独立行政法人鉄道建設・運輸施設整備支援機構(鉄道・運輸機構)は11月16日、北陸新幹線芦原温泉駅(福井県あわら市)の駅舎工事を11月19日に着手すると発表した。

加賀温泉~福井間に設けられる同駅は、北陸本線芦原温泉駅に併設される鉄骨造平屋建ての駅舎で、2階建ての連絡通路も設けられる。

これにより、北陸新幹線敦賀開業へ向けた小松~敦賀間の新幹線駅舎は敦賀駅を除いてすべて着工されることになるが、敦賀駅に関しては入札不調などで建設工事そのものが進捗していない状況となっている。

加えて、2019年10月に貫通した加賀温泉~芦原温泉間の加賀トンネル(5.463km)でひび割れが発生したことなど、多くの工区でトラブルが発生。11月11日に開かれた与党整備新幹線建設推進プロジェクトチーム(与党PT)の会合では、工事を担当する鉄道・運輸機構から開業予定としていた2023年春から1年半ほどの工期遅れや、2880億円程度の工費増額が見込まれることが報告されたという。工費の増額は2019年3月に2263億円が認められたばかりだった。

これについて赤羽一嘉国土交通大臣は11月13日に開かれた定例会見で「現在の工期短縮策の検証、更なる工期短縮策・事業費縮減策等の検討、今般の工期遅延・コスト増額に至った事実関係の検証、そして、原因究明・再発防止策の検討など、こうした観点からの検証が必要」と述べた。

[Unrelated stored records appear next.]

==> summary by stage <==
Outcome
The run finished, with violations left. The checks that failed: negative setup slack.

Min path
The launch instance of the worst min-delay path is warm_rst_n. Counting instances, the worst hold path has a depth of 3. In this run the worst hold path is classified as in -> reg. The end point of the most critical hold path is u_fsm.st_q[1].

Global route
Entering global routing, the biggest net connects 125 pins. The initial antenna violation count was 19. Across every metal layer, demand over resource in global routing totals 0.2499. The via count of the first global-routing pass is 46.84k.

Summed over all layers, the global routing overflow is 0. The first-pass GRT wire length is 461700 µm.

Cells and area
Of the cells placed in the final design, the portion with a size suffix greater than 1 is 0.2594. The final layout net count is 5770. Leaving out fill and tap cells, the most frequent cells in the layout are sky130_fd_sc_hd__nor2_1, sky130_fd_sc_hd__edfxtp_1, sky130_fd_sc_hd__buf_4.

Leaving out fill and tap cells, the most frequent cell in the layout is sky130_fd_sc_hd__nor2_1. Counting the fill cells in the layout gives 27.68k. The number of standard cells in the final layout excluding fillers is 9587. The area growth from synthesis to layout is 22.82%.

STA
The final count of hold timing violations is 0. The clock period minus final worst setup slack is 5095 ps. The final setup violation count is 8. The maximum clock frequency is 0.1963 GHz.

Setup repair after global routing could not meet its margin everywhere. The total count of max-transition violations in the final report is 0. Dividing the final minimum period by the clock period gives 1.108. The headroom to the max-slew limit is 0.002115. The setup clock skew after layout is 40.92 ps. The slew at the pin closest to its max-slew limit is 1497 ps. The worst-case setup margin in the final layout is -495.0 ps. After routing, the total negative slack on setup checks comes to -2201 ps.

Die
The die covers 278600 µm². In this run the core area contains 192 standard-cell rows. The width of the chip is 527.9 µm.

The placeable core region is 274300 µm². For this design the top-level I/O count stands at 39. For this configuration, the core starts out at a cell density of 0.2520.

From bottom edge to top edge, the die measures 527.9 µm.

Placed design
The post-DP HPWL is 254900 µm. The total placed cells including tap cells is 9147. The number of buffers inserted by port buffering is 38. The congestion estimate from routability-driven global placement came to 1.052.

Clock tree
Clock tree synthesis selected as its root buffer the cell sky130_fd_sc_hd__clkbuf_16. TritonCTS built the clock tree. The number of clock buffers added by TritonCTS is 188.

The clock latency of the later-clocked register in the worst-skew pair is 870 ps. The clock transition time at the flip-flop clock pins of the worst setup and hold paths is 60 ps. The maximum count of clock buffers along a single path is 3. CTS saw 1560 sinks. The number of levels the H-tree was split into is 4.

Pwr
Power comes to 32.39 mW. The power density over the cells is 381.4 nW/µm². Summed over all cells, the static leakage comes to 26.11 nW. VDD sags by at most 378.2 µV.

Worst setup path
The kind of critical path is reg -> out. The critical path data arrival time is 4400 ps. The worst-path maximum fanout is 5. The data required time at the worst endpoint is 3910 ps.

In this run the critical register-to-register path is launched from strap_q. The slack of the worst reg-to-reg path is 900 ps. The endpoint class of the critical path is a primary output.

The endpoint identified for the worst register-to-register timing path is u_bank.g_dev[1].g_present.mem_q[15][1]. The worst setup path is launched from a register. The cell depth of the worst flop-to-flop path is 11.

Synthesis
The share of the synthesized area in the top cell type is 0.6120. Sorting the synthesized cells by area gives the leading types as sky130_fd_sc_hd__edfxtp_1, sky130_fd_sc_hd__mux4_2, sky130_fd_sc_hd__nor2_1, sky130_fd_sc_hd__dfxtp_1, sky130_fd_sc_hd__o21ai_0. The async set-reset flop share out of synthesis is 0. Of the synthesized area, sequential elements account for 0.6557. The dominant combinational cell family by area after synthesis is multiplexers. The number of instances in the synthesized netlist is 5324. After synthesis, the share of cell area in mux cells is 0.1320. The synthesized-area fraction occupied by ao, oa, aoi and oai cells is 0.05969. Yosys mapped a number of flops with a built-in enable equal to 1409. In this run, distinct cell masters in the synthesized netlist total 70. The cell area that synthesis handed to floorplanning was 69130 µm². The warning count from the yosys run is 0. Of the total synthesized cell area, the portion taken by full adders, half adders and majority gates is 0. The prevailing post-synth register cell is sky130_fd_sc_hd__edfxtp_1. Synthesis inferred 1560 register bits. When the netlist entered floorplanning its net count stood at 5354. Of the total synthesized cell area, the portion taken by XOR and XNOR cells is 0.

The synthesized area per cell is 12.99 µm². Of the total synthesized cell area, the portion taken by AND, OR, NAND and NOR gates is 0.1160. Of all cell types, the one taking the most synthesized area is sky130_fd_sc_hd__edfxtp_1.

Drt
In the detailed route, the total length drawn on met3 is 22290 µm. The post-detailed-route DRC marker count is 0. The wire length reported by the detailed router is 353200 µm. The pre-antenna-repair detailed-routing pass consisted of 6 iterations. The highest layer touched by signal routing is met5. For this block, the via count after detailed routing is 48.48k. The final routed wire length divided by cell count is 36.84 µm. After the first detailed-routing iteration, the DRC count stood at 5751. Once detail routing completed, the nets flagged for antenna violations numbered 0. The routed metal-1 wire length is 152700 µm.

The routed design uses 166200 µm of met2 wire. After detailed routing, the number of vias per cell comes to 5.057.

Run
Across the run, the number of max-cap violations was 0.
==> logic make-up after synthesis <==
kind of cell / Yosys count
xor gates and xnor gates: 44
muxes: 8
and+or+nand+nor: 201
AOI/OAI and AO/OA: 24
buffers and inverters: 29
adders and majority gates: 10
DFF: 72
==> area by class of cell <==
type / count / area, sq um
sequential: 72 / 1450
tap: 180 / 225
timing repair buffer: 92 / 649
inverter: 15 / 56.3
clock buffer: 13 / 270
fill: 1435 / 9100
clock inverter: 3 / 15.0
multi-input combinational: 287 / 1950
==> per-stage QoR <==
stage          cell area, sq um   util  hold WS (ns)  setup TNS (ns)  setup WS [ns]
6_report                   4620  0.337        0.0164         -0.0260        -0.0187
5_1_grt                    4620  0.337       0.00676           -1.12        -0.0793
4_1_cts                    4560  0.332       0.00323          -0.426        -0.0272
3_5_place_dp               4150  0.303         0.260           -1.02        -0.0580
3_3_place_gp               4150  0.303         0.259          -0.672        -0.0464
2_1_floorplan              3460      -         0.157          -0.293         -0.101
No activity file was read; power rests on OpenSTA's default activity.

11月17日にはこの発言を受け「北陸新幹線の工程・事業費管理に関する検証委員会」と題した最初の会合を開かれることになっており、赤羽大臣は「第三者による検証委員会での検証結果を踏まえ、鉄道・運輸機構とともに、可能な限りの工期短縮、コスト縮減に努めてまいりたいと考えております」としている。